* **PROBLEM STATEMENT**: What is needed is the number of lines below that contain the string "flip", with no other text.

* **DATA TO USE**:
*** Block opens ***

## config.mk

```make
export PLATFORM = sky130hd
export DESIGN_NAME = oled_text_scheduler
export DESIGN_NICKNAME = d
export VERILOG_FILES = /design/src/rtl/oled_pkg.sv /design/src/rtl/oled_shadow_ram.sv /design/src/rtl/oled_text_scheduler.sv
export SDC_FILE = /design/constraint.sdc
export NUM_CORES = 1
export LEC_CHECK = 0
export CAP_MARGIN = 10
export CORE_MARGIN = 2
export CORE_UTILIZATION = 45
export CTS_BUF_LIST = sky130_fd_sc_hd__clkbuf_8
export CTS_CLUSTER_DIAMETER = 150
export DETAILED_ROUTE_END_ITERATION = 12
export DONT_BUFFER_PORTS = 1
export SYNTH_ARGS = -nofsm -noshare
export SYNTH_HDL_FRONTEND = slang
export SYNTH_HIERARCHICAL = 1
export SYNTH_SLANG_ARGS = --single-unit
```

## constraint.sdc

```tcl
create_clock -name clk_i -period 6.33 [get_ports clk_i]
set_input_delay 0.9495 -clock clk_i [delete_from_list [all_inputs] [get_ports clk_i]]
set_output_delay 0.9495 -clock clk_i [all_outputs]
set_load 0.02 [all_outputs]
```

*** Block closes ***
*** Block opens ***

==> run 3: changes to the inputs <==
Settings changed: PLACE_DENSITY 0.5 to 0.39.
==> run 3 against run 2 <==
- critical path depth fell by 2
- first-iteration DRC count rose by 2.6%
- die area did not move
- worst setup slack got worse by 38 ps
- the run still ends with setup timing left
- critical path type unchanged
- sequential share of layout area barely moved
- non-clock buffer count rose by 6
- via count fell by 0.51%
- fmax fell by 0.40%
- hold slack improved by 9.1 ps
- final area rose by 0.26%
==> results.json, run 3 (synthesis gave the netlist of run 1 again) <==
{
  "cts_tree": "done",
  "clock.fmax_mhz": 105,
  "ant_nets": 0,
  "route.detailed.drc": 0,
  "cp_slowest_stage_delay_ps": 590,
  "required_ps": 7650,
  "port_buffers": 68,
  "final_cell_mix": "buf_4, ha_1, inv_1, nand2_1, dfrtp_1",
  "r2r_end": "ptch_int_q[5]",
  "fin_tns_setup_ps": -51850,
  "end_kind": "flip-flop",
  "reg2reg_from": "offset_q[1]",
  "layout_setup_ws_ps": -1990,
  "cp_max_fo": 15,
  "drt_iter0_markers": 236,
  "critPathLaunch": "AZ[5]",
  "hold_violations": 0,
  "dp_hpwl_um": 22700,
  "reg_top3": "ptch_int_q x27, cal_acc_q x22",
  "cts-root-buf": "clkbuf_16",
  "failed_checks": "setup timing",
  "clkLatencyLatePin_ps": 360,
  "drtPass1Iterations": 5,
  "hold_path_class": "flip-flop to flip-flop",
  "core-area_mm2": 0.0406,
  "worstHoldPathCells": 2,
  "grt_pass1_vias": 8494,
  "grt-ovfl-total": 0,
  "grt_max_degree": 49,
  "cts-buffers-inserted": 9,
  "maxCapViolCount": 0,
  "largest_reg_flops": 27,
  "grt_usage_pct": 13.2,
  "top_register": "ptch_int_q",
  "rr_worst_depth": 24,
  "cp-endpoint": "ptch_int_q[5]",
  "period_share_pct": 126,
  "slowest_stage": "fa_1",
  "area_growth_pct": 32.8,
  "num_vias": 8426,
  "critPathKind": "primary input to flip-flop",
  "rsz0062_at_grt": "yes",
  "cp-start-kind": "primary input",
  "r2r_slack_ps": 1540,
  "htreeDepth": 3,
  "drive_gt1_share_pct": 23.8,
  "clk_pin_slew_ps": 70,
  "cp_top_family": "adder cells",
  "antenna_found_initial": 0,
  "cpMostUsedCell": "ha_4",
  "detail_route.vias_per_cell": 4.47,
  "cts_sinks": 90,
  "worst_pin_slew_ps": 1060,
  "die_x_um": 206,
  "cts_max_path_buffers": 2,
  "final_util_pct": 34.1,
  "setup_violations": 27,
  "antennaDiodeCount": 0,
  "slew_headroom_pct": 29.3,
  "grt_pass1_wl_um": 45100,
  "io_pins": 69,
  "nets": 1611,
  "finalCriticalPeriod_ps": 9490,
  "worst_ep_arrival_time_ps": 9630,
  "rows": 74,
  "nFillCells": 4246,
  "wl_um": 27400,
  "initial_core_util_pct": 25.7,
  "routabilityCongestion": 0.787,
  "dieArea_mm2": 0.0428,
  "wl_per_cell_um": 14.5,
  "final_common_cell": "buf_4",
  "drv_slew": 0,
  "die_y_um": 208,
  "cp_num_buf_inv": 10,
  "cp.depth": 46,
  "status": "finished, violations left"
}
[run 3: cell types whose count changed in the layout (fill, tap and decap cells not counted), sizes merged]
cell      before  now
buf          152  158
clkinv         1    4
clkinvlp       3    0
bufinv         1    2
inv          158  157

*** Block closes ***
*** Block opens ***

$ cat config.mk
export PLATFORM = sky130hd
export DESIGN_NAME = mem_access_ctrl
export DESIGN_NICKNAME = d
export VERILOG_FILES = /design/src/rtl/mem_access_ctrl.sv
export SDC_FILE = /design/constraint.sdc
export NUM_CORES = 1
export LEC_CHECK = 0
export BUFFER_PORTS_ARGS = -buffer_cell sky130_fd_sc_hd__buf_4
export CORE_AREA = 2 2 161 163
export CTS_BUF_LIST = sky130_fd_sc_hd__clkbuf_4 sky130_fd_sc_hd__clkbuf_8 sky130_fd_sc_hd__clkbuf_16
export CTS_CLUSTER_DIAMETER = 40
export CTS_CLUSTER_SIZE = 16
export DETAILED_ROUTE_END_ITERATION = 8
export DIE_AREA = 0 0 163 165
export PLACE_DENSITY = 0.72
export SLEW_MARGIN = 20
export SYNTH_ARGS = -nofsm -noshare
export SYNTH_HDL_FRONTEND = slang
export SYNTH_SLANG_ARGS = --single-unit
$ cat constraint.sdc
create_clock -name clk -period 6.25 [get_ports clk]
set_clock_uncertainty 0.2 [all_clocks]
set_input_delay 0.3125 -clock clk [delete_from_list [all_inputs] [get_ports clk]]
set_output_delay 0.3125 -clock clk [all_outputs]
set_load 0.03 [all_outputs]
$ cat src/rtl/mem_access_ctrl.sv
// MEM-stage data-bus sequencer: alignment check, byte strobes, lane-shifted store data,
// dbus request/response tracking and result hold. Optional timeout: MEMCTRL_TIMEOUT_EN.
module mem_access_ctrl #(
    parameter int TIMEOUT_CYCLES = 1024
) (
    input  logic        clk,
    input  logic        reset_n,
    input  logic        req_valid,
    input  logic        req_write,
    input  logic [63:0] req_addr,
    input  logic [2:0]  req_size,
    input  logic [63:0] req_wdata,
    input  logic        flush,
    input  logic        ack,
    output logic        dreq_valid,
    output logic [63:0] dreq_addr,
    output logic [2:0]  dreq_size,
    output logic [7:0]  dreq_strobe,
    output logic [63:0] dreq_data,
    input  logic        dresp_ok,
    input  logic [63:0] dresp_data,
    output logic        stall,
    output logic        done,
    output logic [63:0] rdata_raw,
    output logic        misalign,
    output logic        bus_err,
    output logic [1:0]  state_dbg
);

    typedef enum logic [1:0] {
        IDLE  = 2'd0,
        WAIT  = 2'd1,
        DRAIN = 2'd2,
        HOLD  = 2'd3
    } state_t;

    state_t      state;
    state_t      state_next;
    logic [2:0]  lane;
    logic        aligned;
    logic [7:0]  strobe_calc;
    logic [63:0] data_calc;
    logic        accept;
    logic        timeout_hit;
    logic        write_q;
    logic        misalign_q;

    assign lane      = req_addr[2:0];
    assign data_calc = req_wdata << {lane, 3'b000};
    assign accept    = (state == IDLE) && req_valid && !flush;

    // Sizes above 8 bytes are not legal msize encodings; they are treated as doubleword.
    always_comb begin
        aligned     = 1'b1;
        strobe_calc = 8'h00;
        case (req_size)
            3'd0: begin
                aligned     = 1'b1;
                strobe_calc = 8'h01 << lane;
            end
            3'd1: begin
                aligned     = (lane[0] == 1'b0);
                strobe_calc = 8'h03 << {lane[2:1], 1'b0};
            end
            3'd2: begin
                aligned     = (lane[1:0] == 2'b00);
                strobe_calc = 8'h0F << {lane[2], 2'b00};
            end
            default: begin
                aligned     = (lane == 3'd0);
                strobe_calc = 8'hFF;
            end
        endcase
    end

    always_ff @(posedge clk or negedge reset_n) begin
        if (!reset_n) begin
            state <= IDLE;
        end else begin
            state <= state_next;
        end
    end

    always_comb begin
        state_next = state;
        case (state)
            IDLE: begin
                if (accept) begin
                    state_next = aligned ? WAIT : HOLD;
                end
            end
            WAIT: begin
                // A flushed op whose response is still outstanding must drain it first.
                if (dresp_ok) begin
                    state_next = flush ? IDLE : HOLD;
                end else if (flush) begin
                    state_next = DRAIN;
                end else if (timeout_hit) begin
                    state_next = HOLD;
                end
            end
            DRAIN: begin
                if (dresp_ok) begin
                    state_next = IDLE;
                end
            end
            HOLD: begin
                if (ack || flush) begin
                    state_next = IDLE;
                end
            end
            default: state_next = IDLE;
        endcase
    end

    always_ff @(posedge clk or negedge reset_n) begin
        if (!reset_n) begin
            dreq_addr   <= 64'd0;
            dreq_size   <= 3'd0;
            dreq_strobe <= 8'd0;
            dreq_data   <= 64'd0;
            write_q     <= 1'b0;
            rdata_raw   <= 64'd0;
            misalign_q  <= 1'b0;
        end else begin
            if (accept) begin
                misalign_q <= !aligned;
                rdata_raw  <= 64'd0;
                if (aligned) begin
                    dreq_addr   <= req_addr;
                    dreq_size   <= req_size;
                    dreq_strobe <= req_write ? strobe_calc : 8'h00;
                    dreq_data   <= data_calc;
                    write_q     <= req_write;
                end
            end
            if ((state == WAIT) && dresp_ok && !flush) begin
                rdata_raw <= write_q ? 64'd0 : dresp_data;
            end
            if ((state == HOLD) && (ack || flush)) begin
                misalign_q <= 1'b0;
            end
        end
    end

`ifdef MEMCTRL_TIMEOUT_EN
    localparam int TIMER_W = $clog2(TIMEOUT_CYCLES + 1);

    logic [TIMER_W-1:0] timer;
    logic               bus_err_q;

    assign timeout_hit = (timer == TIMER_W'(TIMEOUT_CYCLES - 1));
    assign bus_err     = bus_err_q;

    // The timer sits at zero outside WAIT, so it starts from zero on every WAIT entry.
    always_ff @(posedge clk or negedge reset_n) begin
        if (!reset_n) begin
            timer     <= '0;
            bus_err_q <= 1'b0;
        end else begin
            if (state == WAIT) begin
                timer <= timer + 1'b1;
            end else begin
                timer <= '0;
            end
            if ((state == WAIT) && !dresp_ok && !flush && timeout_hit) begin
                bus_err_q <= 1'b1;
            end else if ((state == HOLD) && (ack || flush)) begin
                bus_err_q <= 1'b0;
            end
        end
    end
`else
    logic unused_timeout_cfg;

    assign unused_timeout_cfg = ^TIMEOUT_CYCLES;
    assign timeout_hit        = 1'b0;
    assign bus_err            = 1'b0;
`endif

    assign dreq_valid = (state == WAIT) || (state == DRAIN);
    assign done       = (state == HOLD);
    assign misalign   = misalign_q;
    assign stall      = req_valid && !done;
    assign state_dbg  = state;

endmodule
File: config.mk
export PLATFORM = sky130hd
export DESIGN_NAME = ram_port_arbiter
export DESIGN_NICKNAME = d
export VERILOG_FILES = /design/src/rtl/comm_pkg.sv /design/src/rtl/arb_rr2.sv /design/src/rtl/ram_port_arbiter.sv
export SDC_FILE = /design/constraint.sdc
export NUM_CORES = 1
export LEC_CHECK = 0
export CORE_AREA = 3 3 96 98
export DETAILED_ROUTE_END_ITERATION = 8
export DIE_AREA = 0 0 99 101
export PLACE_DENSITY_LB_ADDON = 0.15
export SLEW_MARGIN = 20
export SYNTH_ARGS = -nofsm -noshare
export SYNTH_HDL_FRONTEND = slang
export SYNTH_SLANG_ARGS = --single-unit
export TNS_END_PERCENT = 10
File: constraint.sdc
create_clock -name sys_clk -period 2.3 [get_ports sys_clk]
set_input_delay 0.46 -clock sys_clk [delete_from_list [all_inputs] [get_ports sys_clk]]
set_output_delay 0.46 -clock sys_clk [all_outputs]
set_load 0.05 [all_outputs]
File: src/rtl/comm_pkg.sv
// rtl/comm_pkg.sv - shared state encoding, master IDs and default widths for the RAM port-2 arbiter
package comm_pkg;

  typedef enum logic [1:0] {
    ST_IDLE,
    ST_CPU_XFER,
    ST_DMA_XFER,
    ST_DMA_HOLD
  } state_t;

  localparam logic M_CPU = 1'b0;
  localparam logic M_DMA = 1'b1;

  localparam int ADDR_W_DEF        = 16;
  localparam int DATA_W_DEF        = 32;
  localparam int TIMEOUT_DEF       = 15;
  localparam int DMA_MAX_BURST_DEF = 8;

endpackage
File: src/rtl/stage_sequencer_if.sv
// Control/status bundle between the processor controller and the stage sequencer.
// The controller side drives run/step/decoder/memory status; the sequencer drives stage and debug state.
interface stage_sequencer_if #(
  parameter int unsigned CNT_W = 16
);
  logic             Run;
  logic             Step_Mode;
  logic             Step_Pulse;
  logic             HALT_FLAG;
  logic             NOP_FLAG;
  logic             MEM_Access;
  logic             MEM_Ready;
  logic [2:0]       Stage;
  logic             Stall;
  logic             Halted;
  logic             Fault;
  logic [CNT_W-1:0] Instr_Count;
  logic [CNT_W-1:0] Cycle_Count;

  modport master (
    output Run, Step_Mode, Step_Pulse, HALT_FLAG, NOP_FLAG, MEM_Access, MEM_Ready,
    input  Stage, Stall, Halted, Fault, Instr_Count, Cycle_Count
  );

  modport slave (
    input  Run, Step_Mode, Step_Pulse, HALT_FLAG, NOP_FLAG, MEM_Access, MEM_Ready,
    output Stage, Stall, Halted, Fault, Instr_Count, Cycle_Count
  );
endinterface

*** Block closes ***

* **TASK SOLUTION**: 3